### Task to complete
Retype, word for word, every line from the one holding "stage | Clock, mW" through the one holding "sky130_fd_sc_hd__xor2_1,25" in the entries below, both included, and only those lines.

Stored records:

*** Begin section ***

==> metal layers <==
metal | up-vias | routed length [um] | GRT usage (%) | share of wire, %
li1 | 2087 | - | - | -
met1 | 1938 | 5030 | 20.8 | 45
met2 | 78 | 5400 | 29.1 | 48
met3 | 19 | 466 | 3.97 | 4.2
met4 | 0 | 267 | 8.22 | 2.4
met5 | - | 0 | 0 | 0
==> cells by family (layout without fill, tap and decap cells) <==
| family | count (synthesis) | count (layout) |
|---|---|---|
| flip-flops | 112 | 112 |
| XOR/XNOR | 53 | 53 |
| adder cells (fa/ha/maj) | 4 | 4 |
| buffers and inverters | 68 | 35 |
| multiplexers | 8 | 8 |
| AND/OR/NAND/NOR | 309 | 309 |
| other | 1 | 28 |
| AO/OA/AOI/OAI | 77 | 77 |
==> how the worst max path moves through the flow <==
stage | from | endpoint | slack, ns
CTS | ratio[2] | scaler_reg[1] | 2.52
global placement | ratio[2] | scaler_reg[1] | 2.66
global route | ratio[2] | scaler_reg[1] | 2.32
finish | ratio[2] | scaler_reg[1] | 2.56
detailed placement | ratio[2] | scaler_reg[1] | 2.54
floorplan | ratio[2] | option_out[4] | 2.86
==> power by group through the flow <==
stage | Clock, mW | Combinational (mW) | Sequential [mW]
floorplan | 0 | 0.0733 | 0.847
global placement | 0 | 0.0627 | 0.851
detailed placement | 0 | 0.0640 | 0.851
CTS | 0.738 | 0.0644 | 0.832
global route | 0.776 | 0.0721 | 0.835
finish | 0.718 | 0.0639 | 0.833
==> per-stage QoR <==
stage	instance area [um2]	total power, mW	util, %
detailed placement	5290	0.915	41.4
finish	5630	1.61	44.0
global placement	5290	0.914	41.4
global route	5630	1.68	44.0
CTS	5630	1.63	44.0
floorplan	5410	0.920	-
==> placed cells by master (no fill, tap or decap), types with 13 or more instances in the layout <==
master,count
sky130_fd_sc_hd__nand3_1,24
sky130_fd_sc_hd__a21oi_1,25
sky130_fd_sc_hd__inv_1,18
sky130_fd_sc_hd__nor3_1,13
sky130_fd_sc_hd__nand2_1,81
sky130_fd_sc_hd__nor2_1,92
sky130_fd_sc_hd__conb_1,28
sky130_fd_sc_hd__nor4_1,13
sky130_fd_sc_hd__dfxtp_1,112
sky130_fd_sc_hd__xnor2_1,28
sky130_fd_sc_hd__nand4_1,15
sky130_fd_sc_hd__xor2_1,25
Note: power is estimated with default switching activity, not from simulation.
## config.mk

```make
export PLATFORM = sky130hd
export DESIGN_NAME = output_clock_distribution_cfg
export DESIGN_NICKNAME = d
export VERILOG_FILES = /design/src/hw/clock_dist_pkg.sv /design/src/hw/channel_divider.sv /design/src/hw/output_clock_distribution_cfg.sv
export SDC_FILE = /design/constraint.sdc
export NUM_CORES = 1
export LEC_CHECK = 0
export BUFFER_PORTS_ARGS = -buffer_cell sky130_fd_sc_hd__buf_2
export CAP_MARGIN = 20
export CORE_MARGIN = 2
export CORE_UTILIZATION = 60
export CTS_BUF_LIST = sky130_fd_sc_hd__clkbuf_4
export DETAILED_ROUTE_END_ITERATION = 10
export GPL_TIMING_DRIVEN = 1
export HOLD_SLACK_MARGIN = 0.1
export PLACE_DENSITY = 0.86
export SLEW_MARGIN = 15
export SYNTH_ARGS = -nofsm -noshare
export SYNTH_HDL_FRONTEND = slang
export SYNTH_HIERARCHICAL = 1
export SYNTH_SLANG_ARGS = --single-unit
```

## constraint.sdc

```tcl
create_clock -name clk -period 4.13 [get_ports clk]
set_input_delay 0.413 -clock clk [delete_from_list [all_inputs] [get_ports clk]]
set_output_delay 0.413 -clock clk [all_outputs]
set_load 0.02 [all_outputs]
```

## src/hw/clock_dist_pkg.sv

```systemverilog
// Package with register map, field layout, reset values and state types of the output clock distribution.
package clock_dist_pkg;

  // ---------------------------------------------------------------------------
  // Register offsets
  // ---------------------------------------------------------------------------
  localparam logic [15:0] FIRST_OUTPUT_PAIR_CONFIG_OFS       = 16'h0501;
  localparam logic [15:0] CHANNEL_ZERO_DIVIDER_LOW_OFS       = 16'h0502;
  localparam logic [15:0] CHANNEL_ZERO_DIVIDER_HIGH_CTRL_OFS = 16'h0503;
  localparam logic [15:0] CHANNEL_ZERO_DIVIDER_PHASE_OFS     = 16'h0504;
  localparam logic [15:0] SECOND_OUTPUT_PAIR_CONFIG_OFS      = 16'h0505;
  localparam logic [15:0] DISTRIBUTION_SPARE_OFS             = 16'h0506;

  // ---------------------------------------------------------------------------
  // Reset values and writable-bit masks
  // ---------------------------------------------------------------------------
  localparam logic [7:0] FIRST_PAIR_RESET  = 8'h10;
  localparam logic [7:0] DIV_LOW_RESET     = 8'h00;
  localparam logic [7:0] DIV_HIGH_RESET    = 8'h00;
  localparam logic [7:0] DIV_PHASE_RESET   = 8'h00;
  localparam logic [7:0] SECOND_PAIR_RESET = 8'h10;
  localparam logic [7:0] DIV_HIGH_MASK     = 8'h0F;
  localparam logic [7:0] DIV_PHASE_MASK    = 8'h3F;
  localparam logic [7:0] SECOND_PAIR_MASK  = 8'h7F;

  // ---------------------------------------------------------------------------
  // Field positions
  // ---------------------------------------------------------------------------
  localparam int CMOS33_BIT     = 7;
  localparam int FORMAT_MSB     = 6;
  localparam int FORMAT_LSB     = 4;
  localparam int POLARITY_MSB   = 3;
  localparam int POLARITY_LSB   = 2;
  localparam int STRENGTH_BIT   = 1;
  localparam int ENABLE_BIT     = 0;
  localparam int POWER_DOWN_BIT = 3;
  localparam int PRESCALER_BIT  = 2;
  localparam int DIV_HIGH_MSB   = 1;
  localparam int PHASE_MSB      = 5;

  // ---------------------------------------------------------------------------
  // Output pair format codes and polarity default
  // ---------------------------------------------------------------------------
  localparam logic [2:0] FMT_POWER_DOWN = 3'h0;
  localparam logic [2:0] FMT_HSTL       = 3'h1;
  localparam logic [2:0] FMT_LVDS       = 3'h2;
  localparam logic [2:0] FMT_CMOS_BOTH  = 3'h4;
  localparam logic [2:0] FMT_CMOS_P     = 3'h5;
  localparam logic [2:0] FMT_CMOS_N     = 3'h6;
  localparam logic [1:0] POL_DEFAULT    = 2'h0;

  // ---------------------------------------------------------------------------
  // Divider states
  // ---------------------------------------------------------------------------
  typedef enum logic [2:0] {
    DIV_OFF  = 3'b001,
    DIV_HOLD = 3'b010,
    DIV_RUN  = 3'b100
  } div_state_t;

endpackage

```

## src/hw/channel_divider.sv

```systemverilog
// Channel divider counting half periods of its input clock, with sync hold and phase preload.
`timescale 1ns/1ns
module channel_divider #(
  parameter int DIV_WIDTH   = 10,
  parameter int PHASE_WIDTH = 6
) (
  input  wire logic                   clk,
  input  wire logic                   rst_n,
  input  wire logic                   halfTick,
  input  wire logic [DIV_WIDTH-1:0]   ratio,
  input  wire logic [PHASE_WIDTH-1:0] phase,
  input  wire logic                   powerDown,
  input  wire logic                   syncMask,
  input  wire logic                   syncPulse,
  output logic                        divClk,
  output logic                        running
);

  // ---------------------------------------------------------------------------
  // State
  // ---------------------------------------------------------------------------
  clock_dist_pkg::div_state_t state_q;
  clock_dist_pkg::div_state_t state_d;
  logic [DIV_WIDTH:0]         cnt_q;
  logic [DIV_WIDTH:0]         cnt_d;
  logic                       clk_d;
  logic [DIV_WIDTH:0]         limit;
  logic [DIV_WIDTH:0]         phaseLoad;

  // One output period is 2*(ratio+1) half periods; offsets past the period clamp to its end.
  always_comb begin
    limit     = {ratio, 1'b1};
    phaseLoad = (DIV_WIDTH + 1)'(phase);
    if (phaseLoad > limit) begin
      phaseLoad = limit;
    end
  end

  // Next state: power down wins, the held divider waits for sync unless masked.
  always_comb begin
    state_d = state_q;
    cnt_d   = cnt_q;
    if (powerDown) begin
      state_d = clock_dist_pkg::DIV_OFF;
      cnt_d   = '0;
    end else begin
      unique case (state_q)
        clock_dist_pkg::DIV_OFF: begin
          state_d = clock_dist_pkg::DIV_HOLD;
          cnt_d   = '0;
        end
        clock_dist_pkg::DIV_HOLD: begin
          if (syncMask) begin
            state_d = clock_dist_pkg::DIV_RUN;
            cnt_d   = '0;
          end else if (syncPulse) begin
            state_d = clock_dist_pkg::DIV_RUN;
            cnt_d   = phaseLoad;
          end
        end
        clock_dist_pkg::DIV_RUN: begin
          if (syncPulse && !syncMask) begin
            cnt_d = phaseLoad;
          end else if (halfTick) begin
            cnt_d = (cnt_q >= limit) ? '0 : cnt_q + 1'b1;
          end
        end
        default: begin
          state_d = clock_dist_pkg::DIV_OFF;
          cnt_d   = '0;
        end
      endcase
    end
    clk_d = (state_d == clock_dist_pkg::DIV_RUN) && (cnt_d <= (DIV_WIDTH + 1)'(ratio));
  end

  // Registers only.
  always_ff @(posedge clk) begin
    if (!rst_n) begin
      state_q <= clock_dist_pkg::DIV_HOLD;
      cnt_q   <= '0;
      divClk  <= 1'b0;
      running <= 1'b0;
    end else begin
      state_q <= state_d;
      cnt_q   <= cnt_d;
      divClk  <= clk_d;
      running <= (state_d == clock_dist_pkg::DIV_RUN);
    end
  end

endmodule

```

## src/hw/output_clock_distribution_cfg.sv

```systemverilog
// Output clock distribution: configuration registers, channel zero divider and two output pairs.
//
// Summary of operation
// - Divide channel zero by ten-bit value plus one.
// - Power-down bit stops channel zero divider.
// - Select bit picks second or first prescaler.
// - After sync, preload phase in half periods.
// - First pair format from three-bit field.
// - Second pair format, same encoding.
// - First pair polarity from two-bit field.
// - Second pair polarity only in CMOS modes.
// - High-voltage CMOS select drives first pair.
// - First pair enable ignored under 3.3 V.
// - First pair drive level bit.
// - Second pair LVDS drive level bit.
// - Second pair enable bit, off after reset.
// - Unmasked divider stays static until sync.
//
// Implementation choice: the strobed register port.
`timescale 1ns/1ns
module output_clock_distribution_cfg #(
  parameter int ADDR_WIDTH  = 16,
  parameter int DIV_WIDTH   = 10,
  parameter int PHASE_WIDTH = 6
) (
  input  wire logic                  clk,
  input  wire logic                  rst_n,
  input  wire logic [ADDR_WIDTH-1:0] regAddr,
  input  wire logic [7:0]            regWrData,
  input  wire logic                  regWrStrobe,
  input  wire logic                  regRdStrobe,
  output logic [7:0]                 regRdData,
  input  wire logic                  firstPrescalerTick,
  input  wire logic                  secondPrescalerTick,
  input  wire logic                  syncPulse,
  input  wire logic                  syncMask,
  output logic                       dividerRunning,
  output logic                       firstPairP,
  output logic                       firstPairN,
  output logic                       firstPairDriverOn,
  output logic                       firstPairCmos33,
  output logic                       firstPairBoost,
  output logic [2:0]                 firstPairMode,
  output logic                       secondPairP,
  output logic                       secondPairN,
  output logic                       secondPairDriverOn,
  output logic                       secondPairBoost,
  output logic [2:0]                 secondPairMode
);

  // ---------------------------------------------------------------------------
  // Helper functions
  // ---------------------------------------------------------------------------

  // A format code is legal unless it is the power-down code or one of the two reserved codes.
  function automatic logic fmtValid(input logic [2:0] fmt);
    fmtValid = (fmt == clock_dist_pkg::FMT_HSTL) || (fmt == clock_dist_pkg::FMT_LVDS) ||
               (fmt == clock_dist_pkg::FMT_CMOS_BOTH) || (fmt == clock_dist_pkg::FMT_CMOS_P) ||
               (fmt == clock_dist_pkg::FMT_CMOS_N);
  endfunction

  // True for the three CMOS codes.
  function automatic logic fmtCmos(input logic [2:0] fmt);
    fmtCmos = (fmt == clock_dist_pkg::FMT_CMOS_BOTH) || (fmt == clock_dist_pkg::FMT_CMOS_P) ||
              (fmt == clock_dist_pkg::FMT_CMOS_N);
  endfunction

  // Polarity: bit one inverts P; N is inverted when both bits agree.
  function automatic logic [1:0] pairLevels(input logic divClkIn, input logic [1:0] pol,
                                            input logic [2:0] fmt, input logic on);
    logic p;
    logic n;
    p = divClkIn ^ pol[1];
    n = divClkIn ^ ~(pol[1] ^ pol[0]);
    if (!on || (fmt == clock_dist_pkg::FMT_CMOS_N)) begin
      p = 1'b0;
    end
    if (!on || (fmt == clock_dist_pkg::FMT_CMOS_P)) begin
      n = 1'b0;
    end
    pairLevels = {p, n};
  endfunction

  // ---------------------------------------------------------------------------
  // Configuration registers
  // ---------------------------------------------------------------------------
  logic [7:0] firstPairCfg_q;
  logic [7:0] firstPairCfg_d;
  logic [7:0] divLow_q;
  logic [7:0] divLow_d;
  logic [7:0] divHigh_q;
  logic [7:0] divHigh_d;
  logic [7:0] divPhase_q;
  logic [7:0] divPhase_d;
  logic [7:0] secondPairCfg_q;
  logic [7:0] secondPairCfg_d;
  logic [7:0] rdData_d;

  // Writes land only in defined bits; the spare register and unmapped addresses swallow them.
  always_comb begin
    firstPairCfg_d  = firstPairCfg_q;
    divLow_d        = divLow_q;
    divHigh_d       = divHigh_q;
    divPhase_d      = divPhase_q;
    secondPairCfg_d = secondPairCfg_q;
    if (regWrStrobe) begin
      unique case (regAddr)
        clock_dist_pkg::FIRST_OUTPUT_PAIR_CONFIG_OFS:
          firstPairCfg_d = regWrData;
        clock_dist_pkg::CHANNEL_ZERO_DIVIDER_LOW_OFS:
          divLow_d = regWrData;
        clock_dist_pkg::CHANNEL_ZERO_DIVIDER_HIGH_CTRL_OFS:
          divHigh_d = regWrData & clock_dist_pkg::DIV_HIGH_MASK;
        clock_dist_pkg::CHANNEL_ZERO_DIVIDER_PHASE_OFS:
          divPhase_d = regWrData & clock_dist_pkg::DIV_PHASE_MASK;
        clock_dist_pkg::SECOND_OUTPUT_PAIR_CONFIG_OFS:
          secondPairCfg_d = regWrData & clock_dist_pkg::SECOND_PAIR_MASK;
        default: ;
      endcase
    end
  end

  // Read mux; the spare register and unknown addresses read zero.
  always_comb begin
    rdData_d = '0;
    if (regRdStrobe) begin
      unique case (regAddr)
        clock_dist_pkg::FIRST_OUTPUT_PAIR_CONFIG_OFS:       rdData_d = firstPairCfg_q;
        clock_dist_pkg::CHANNEL_ZERO_DIVIDER_LOW_OFS:       rdData_d = divLow_q;
        clock_dist_pkg::CHANNEL_ZERO_DIVIDER_HIGH_CTRL_OFS: rdData_d = divHigh_q;
        clock_dist_pkg::CHANNEL_ZERO_DIVIDER_PHASE_OFS:     rdData_d = divPhase_q;
        clock_dist_pkg::SECOND_OUTPUT_PAIR_CONFIG_OFS:      rdData_d = secondPairCfg_q;
        default:                                            rdData_d = '0;
      endcase
    end
  end

  // Register bank and read data; read data stand only in the cycle after the strobe.
  always_ff @(posedge clk) begin
    if (!rst_n) begin
      firstPairCfg_q  <= clock_dist_pkg::FIRST_PAIR_RESET;
      divLow_q        <= clock_dist_pkg::DIV_LOW_RESET;
      divHigh_q       <= clock_dist_pkg::DIV_HIGH_RESET;
      divPhase_q      <= clock_dist_pkg::DIV_PHASE_RESET;
      secondPairCfg_q <= clock_dist_pkg::SECOND_PAIR_RESET;
      regRdData       <= '0;
    end else begin
      firstPairCfg_q  <= firstPairCfg_d;
      divLow_q        <= divLow_d;
      divHigh_q       <= divHigh_d;
      divPhase_q      <= divPhase_d;
      secondPairCfg_q <= secondPairCfg_d;
      regRdData       <= rdData_d;
    end
  end

  // ---------------------------------------------------------------------------
  // Channel zero divider
  // ---------------------------------------------------------------------------
  logic                   halfTick;
  logic [DIV_WIDTH-1:0]   divRatio;
  logic [PHASE_WIDTH-1:0] divPhaseVal;
  logic                   divClk;
  logic                   divRun;

  // Each prescaler tick marks one half period of the divider input clock.
  always_comb begin
    halfTick    = divHigh_q[clock_dist_pkg::PRESCALER_BIT] ? secondPrescalerTick : firstPrescalerTick;
    divRatio    = {divHigh_q[clock_dist_pkg::DIV_HIGH_MSB:0], divLow_q};
    divPhaseVal = divPhase_q[clock_dist_pkg::PHASE_MSB:0];
  end

  channel_divider #(
    .DIV_WIDTH   (DIV_WIDTH),
    .PHASE_WIDTH (PHASE_WIDTH)
  ) u_div0 (
    .clk       (clk),
    .rst_n     (rst_n),
    .halfTick  (halfTick),
    .ratio     (divRatio),
    .phase     (divPhaseVal),
    .powerDown (divHigh_q[clock_dist_pkg::POWER_DOWN_BIT]),
    .syncMask  (syncMask),
    .syncPulse (syncPulse),
    .divClk    (divClk),
    .running   (divRun)
  );

  // ---------------------------------------------------------------------------
  // Output pairs
  // ---------------------------------------------------------------------------
  logic [2:0] fmt0;
  logic [2:0] fmt1;
  logic [1:0] pol1;
  logic       cmos33;
  logic       on0;
  logic       on1;
  logic [1:0] lv0;
  logic [1:0] lv1;

  // Driver controls; reserved codes behave like power-down so nothing toggles.
  always_comb begin
    fmt0   = firstPairCfg_q[clock_dist_pkg::FORMAT_MSB:clock_dist_pkg::FORMAT_LSB];
    fmt1   = secondPairCfg_q[clock_dist_pkg::FORMAT_MSB:clock_dist_pkg::FORMAT_LSB];
    cmos33 = firstPairCfg_q[clock_dist_pkg::CMOS33_BIT] && fmtCmos(fmt0);
    on0    = fmtValid(fmt0) && (cmos33 || firstPairCfg_q[clock_dist_pkg::ENABLE_BIT]);
    on1    = fmtValid(fmt1) && secondPairCfg_q[clock_dist_pkg::ENABLE_BIT];
    pol1   = fmtCmos(fmt1) ?
             secondPairCfg_q[clock_dist_pkg::POLARITY_MSB:clock_dist_pkg::POLARITY_LSB] :
             clock_dist_pkg::POL_DEFAULT;
    lv0    = pairLevels(divClk,
                        firstPairCfg_q[clock_dist_pkg::POLARITY_MSB:clock_dist_pkg::POLARITY_LSB],
                        fmt0, on0 && divRun);
    lv1    = pairLevels(divClk, pol1, fmt1, on1 && divRun);
  end

  // All outputs come from flops; the pin levels lag the divider by one cycle.
  always_ff @(posedge clk) begin
    if (!rst_n) begin
      dividerRunning     <= 1'b0;
      firstPairP         <= 1'b0;
      firstPairN         <= 1'b0;
      firstPairDriverOn  <= 1'b0;
      firstPairCmos33    <= 1'b0;
      firstPairBoost     <= 1'b0;
      firstPairMode      <= clock_dist_pkg::FMT_HSTL;
      secondPairP        <= 1'b0;
      secondPairN        <= 1'b0;
      secondPairDriverOn <= 1'b0;
      secondPairBoost    <= 1'b0;
      secondPairMode     <= clock_dist_pkg::FMT_HSTL;
    end else begin
      dividerRunning     <= divRun;
      firstPairP         <= lv0[1];
      firstPairN         <= lv0[0];
      firstPairDriverOn  <= on0;
      firstPairCmos33    <= cmos33;
      firstPairBoost     <= firstPairCfg_q[clock_dist_pkg::STRENGTH_BIT];
      firstPairMode      <= fmtValid(fmt0) ? fmt0 : clock_dist_pkg::FMT_POWER_DOWN;
      secondPairP        <= lv1[1];
      secondPairN        <= lv1[0];
      secondPairDriverOn <= on1;
      secondPairBoost    <= secondPairCfg_q[clock_dist_pkg::STRENGTH_BIT];
      secondPairMode     <= fmtValid(fmt1) ? fmt1 : clock_dist_pkg::FMT_POWER_DOWN;
    end
  end

endmodule

```

* Word level (Yosys, flattened, before mapping)
Index checks and enable logic that the tools add are counted.
** Word-level totals
- Register bits after elaboration :: 73
- Output and inout port bits :: 24
** Operators by class
- Order comparisons :: 3
- Add/subtract/negate cells :: 1
- Reduce and logical (&&, ||, !) cells :: 39
- Equality and inequality tests :: 19
- Bitwise gates (word level) :: 9
- Multiplexer cells :: 17
** Operators by type and width (count)
- 16-bit by 11-bit == test with 1-bit output (second input constant) :: 5
- 11-bit 2-to-1 mux :: 7
- 8-bit case mux with 5 select lines :: 1
- 3-bit == test (second input constant) :: 8
- 11-bit case mux with 2 select lines :: 1
- 1-bit logical OR :: 17
- 2-bit AND reduction :: 8
- 11-bit by 1-bit adder with 11-bit output (second input constant) :: 1
- 11-bit >= comparator :: 1
- 6-bit by 11-bit > comparator with 1-bit output :: 1
- 11-bit by 10-bit less-or-equal comparator with 1-bit output :: 1
- 3-bit by 1-bit == test with 1-bit output (second input constant) :: 3
- 3-bit by 2-bit == test with 1-bit output (second input constant) :: 3
- 3-bit 2-to-1 mux :: 3
- 3-bit case mux with 3 select lines :: 1
- 2-bit OR reduction :: 4
- 1-bit logical AND :: 7
- 1-bit XOR :: 6
- 1-bit zero test :: 3
- 1-bit 2-to-1 mux :: 3
- 1-bit NOT :: 3
- 2-bit 2-to-1 mux :: 1

* Logic depth before layout (Yosys ltp)
- Word-level depth :: 10
- Depth in mapped cells :: 15

* By module
The synthesis kept the hierarchy.
** Modules (own cells, without submodules)
- output_clock_distribution_cfg :: instances 1, cells an instance 287, seq. area each 1141.1 sq um, area an instance 2638.8 sq um
- channel_divider :: instances 1, cells an instance 221, seq. area each 320.3 sq um, area an instance 1691.6 sq um

* Worst setup path before layout
Ideal clock, no wire load.
- Kind :: reg2reg
- From :: register divLow_q[4]
- To :: register u_div0.divClk
- Path buffers :: 0
- Data arrival time :: 3050 ps
- Path slack :: 952 ps
- Period minus slack after synthesis :: 3178 ps
- Stages on the path, launching flop included :: 16
- Path through :: dfxtp_1 -> inv_1 -> ha_1 -> nand3_1 -> or2_2 -> a31oi_2 -> mux2_2 -> a22oi_1 -> a21oi_1 -> ha_1 -> nor2b_1 -> o211ai_1 -> a211oi_1 -> nor2_1 -> o31ai_1 -> a211oi_2
** Between the ends
- Cells in the longest elaborated chain, start to end :: 8
** Ends and longest elaborated chain
- start, declared :: line output_clock_distribution_cfg.sv:89 : logic [7:0] divLow_q;
- start signal, assigned :: line output_clock_distribution_cfg.sv:142 : divLow_q <= clock_dist_pkg::DIV_LOW_RESET;
- start signal, assigned :: line output_clock_distribution_cfg.sv:149 : divLow_q <= divLow_d;
- 11-bit >= comparator or 6-bit by 11-bit > comparator with 1-bit output (tied branches) :: line channel_divider.sv:65, channel_divider.sv:34
- 11-bit 2-to-1 mux (on tied branches) :: line channel_divider.sv:65, channel_divider.sv:34
- 11-bit 2-to-1 mux (on tied branches) :: line channel_divider.sv:64, channel_divider.sv:56
- 11-bit 2-to-1 mux (on tied branches) :: line channel_divider.sv:62, channel_divider.sv:53
- 11-bit case mux with 2 select lines (*) :: line channel_divider.sv:47 : unique case (state_q)
- 11-bit 2-to-1 mux (*) :: line channel_divider.sv:43 : if (powerDown) begin
- via u_div0.cnt_d[1] :: line channel_divider.sv:25 : logic [DIV_WIDTH:0] cnt_d;
- 11-bit by 10-bit less-or-equal comparator with 1-bit output (*) :: line channel_divider.sv:74 : clk_d = (state_d == clock_dist_pkg::DIV_RUN) && (cnt_d <= (DIV_WIDTH + 1)'(ratio));
- 1-bit logical AND (*) :: line channel_divider.sv:74
- end signal, assigned :: line channel_divider.sv:87 : divClk <= clk_d;
- end, declared :: line channel_divider.sv:15 : output logic divClk,
The timed path passes the listed nets; every way through them passes the cells marked *.
A chain may end at the register's enable or synchronous reset.

* Worst setup path after layout
Same ends and word-level chain as after synthesis.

*** End section ***

### Reply
stage | Clock, mW | Combinational (mW) | Sequential [mW]
floorplan | 0 | 0.0733 | 0.847
global placement | 0 | 0.0627 | 0.851
detailed placement | 0 | 0.0640 | 0.851
CTS | 0.738 | 0.0644 | 0.832
global route | 0.776 | 0.0721 | 0.835
finish | 0.718 | 0.0639 | 0.833
==> per-stage QoR <==
stage	instance area [um2]	total power, mW	util, %
detailed placement	5290	0.915	41.4
finish	5630	1.61	44.0
global placement	5290	0.914	41.4
global route	5630	1.68	44.0
CTS	5630	1.63	44.0
floorplan	5410	0.920	-
==> placed cells by master (no fill, tap or decap), types with 13 or more instances in the layout <==
master,count
sky130_fd_sc_hd__nand3_1,24
sky130_fd_sc_hd__a21oi_1,25
sky130_fd_sc_hd__inv_1,18
sky130_fd_sc_hd__nor3_1,13
sky130_fd_sc_hd__nand2_1,81
sky130_fd_sc_hd__nor2_1,92
sky130_fd_sc_hd__conb_1,28
sky130_fd_sc_hd__nor4_1,13
sky130_fd_sc_hd__dfxtp_1,112
sky130_fd_sc_hd__xnor2_1,28
sky130_fd_sc_hd__nand4_1,15
sky130_fd_sc_hd__xor2_1,25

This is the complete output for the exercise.